The recommended fix was an adjustable split ceramic band heater — a two-piece design secured with a clamp, with a spring-loaded backing on each half that compensates for barrel deformation and maintains close surface contact. Heating power density in Zone 3 was also increased through a heavier-gauge resistance element, without changing supply voltage.
Results: heat-up time to 290°C dropped to roughly half the original duration. After PID autotuning, steady-state temperature fluctuation held within ±1.5°C, and heater output percentage stabilized with meaningful headroom rather than running at maximum.
ELEKHEAT manufactures customized ceramic band heaters for injection molding barrels, including split adjustable designs, high-temperature insulation layers, and reinforced mica and ceramic constructions engineered for barrels that have developed wear or out-of-round conditions over years of service. These are common barrel heater replacement problems we help customers solve with properly engineered, application-specific heating elements.

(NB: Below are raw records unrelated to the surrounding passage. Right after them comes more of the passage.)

File: src/rtl/seg7_scanner.sv
// rtl/seg7_scanner.sv - time-multiplexed 4-digit seven-segment display driver
module seg7_scanner #(
    parameter int REFRESH_DIV = 50000,
    parameter int GUARD       = 16
) (
    input  logic        clk,
    input  logic        rst,
    input  logic [15:0] value,
    input  logic [3:0]  blank_mask,
    input  logic [3:0]  dp_mask,
    output logic [3:0]  an,
    output logic [6:0]  seg,
    output logic        dp,
    output logic        frame_tick
);

    localparam int CW = (REFRESH_DIV > 1) ? $clog2(REFRESH_DIV) : 1;
    localparam logic [CW-1:0] CNT_LAST = CW'(REFRESH_DIV - 1);
    localparam logic [CW-1:0] GUARD_C  = CW'(GUARD);

    logic [CW-1:0] cnt;
    logic [1:0]    idx;
    logic [15:0]   shadow;
    logic          load_pending;

    logic          cnt_last;
    logic          frame_end;
    logic          lit;
    logic [3:0]    nibble;

    // Active-low {g,f,e,d,c,b,a} pattern for one hex digit.
    function automatic logic [6:0] decode(input logic [3:0] d);
        logic [6:0] s;
        case (d)
            4'h0: s = 7'b1000000;
            4'h1: s = 7'b1111001;
            4'h2: s = 7'b0100100;
            4'h3: s = 7'b0110000;
            4'h4: s = 7'b0011001;
            4'h5: s = 7'b0010010;
            4'h6: s = 7'b0000010;
            4'h7: s = 7'b1111000;
            4'h8: s = 7'b0000000;
            4'h9: s = 7'b0010000;
            4'hA: s = 7'b0001000;
            4'hB: s = 7'b0000011;
            4'hC: s = 7'b1000110;
            4'hD: s = 7'b0100001;
            4'hE: s = 7'b0000110;
            default: s = 7'b0001110;
        endcase
        return s;
    endfunction

    // Slot bookkeeping and selection of the digit currently being scanned.
    always_comb begin
        cnt_last  = (cnt == CNT_LAST);
        frame_end = cnt_last && (idx == 2'd3);
        lit       = (cnt >= GUARD_C) && !blank_mask[idx];
        case (idx)
            2'd0:    nibble = shadow[3:0];
            2'd1:    nibble = shadow[7:4];
            2'd2:    nibble = shadow[11:8];
            default: nibble = shadow[15:12];
        endcase
    end

    // Prescaler, frame-aligned capture of the display word, registered drive.
    always_ff @(posedge clk) begin
        if (rst) begin
            cnt          <= '0;
            idx          <= 2'd0;
            shadow       <= 16'h0000;
            load_pending <= 1'b1;
            an           <= 4'hF;
            seg          <= 7'h7F;
            dp           <= 1'b1;
            frame_tick   <= 1'b0;
        end else begin
            if (cnt_last) begin
                cnt <= '0;
                idx <= idx + 2'd1;
            end else begin
                cnt <= cnt + 1'b1;
            end

            // The word is only taken at frame edges so a frame never mixes two values.
            if (load_pending || frame_end) begin
                shadow <= value;
            end
            load_pending <= 1'b0;
            frame_tick   <= frame_end;

            // Guard interval keeps all anodes off while segments settle.
            if (lit) begin
                an  <= ~(4'b0001 << idx);
                seg <= decode(nibble);
                dp  <= ~dp_mask[idx];
            end else begin
                an  <= 4'hF;
                seg <= 7'h7F;
                dp  <= 1'b1;
            end
        end
    end

endmodule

Case 2: Nozzle Drooling and Stringing — Often a Clearance Problem, Not a Temperature Setting Problem
A thin-wall part manufacturer running ABS resin on a multi-cavity hot runner mold experienced persistent nozzle stringing after every mold opening, along with intermittent drooling, resulting in a high reject rate.
Repeated manual temperature adjustments failed to solve the issue: lowering nozzle temperature reduced stringing slightly but introduced silver streaking and weld lines, indicating the melt had become too cold. Raising the temperature back up brought the stringing back — a classic no-win adjustment loop.
Diagnosis:
Measurement of the nozzle heater bore showed the installed single-ended cartridge heater had a meaningful clearance gap relative to the actual bore diameter. For a high-heat-density nozzle application, even a small air gap creates a significant thermal barrier — air's thermal conductivity is roughly two orders of magnitude lower than magnesium oxide heater packing material. As a result, a large share of the heater's output was being lost to the air gap rather than reaching the nozzle tip.
The heater's internal thermocouple read a normal 240°C, but actual tip temperature was significantly lower — meaning the melt at the gate ran cooler and more viscous than expected, while the heater's mid-to-rear section ran hotter than needed, causing localized over-processing of the resin.
Solution:
A non-standard-diameter single-ended cartridge heater was custom-made to match the actual bore dimensions precisely, with a tighter tolerance fit and an extended heated length positioned closer to the nozzle tip. High-temperature thermal grease rated above 300°C was applied during installation to eliminate any residual gap.
Results: the deviation between controller reading and actual tip temperature dropped from over 20°C to under 3°C. Stringing was eliminated entirely, and drooling stopped.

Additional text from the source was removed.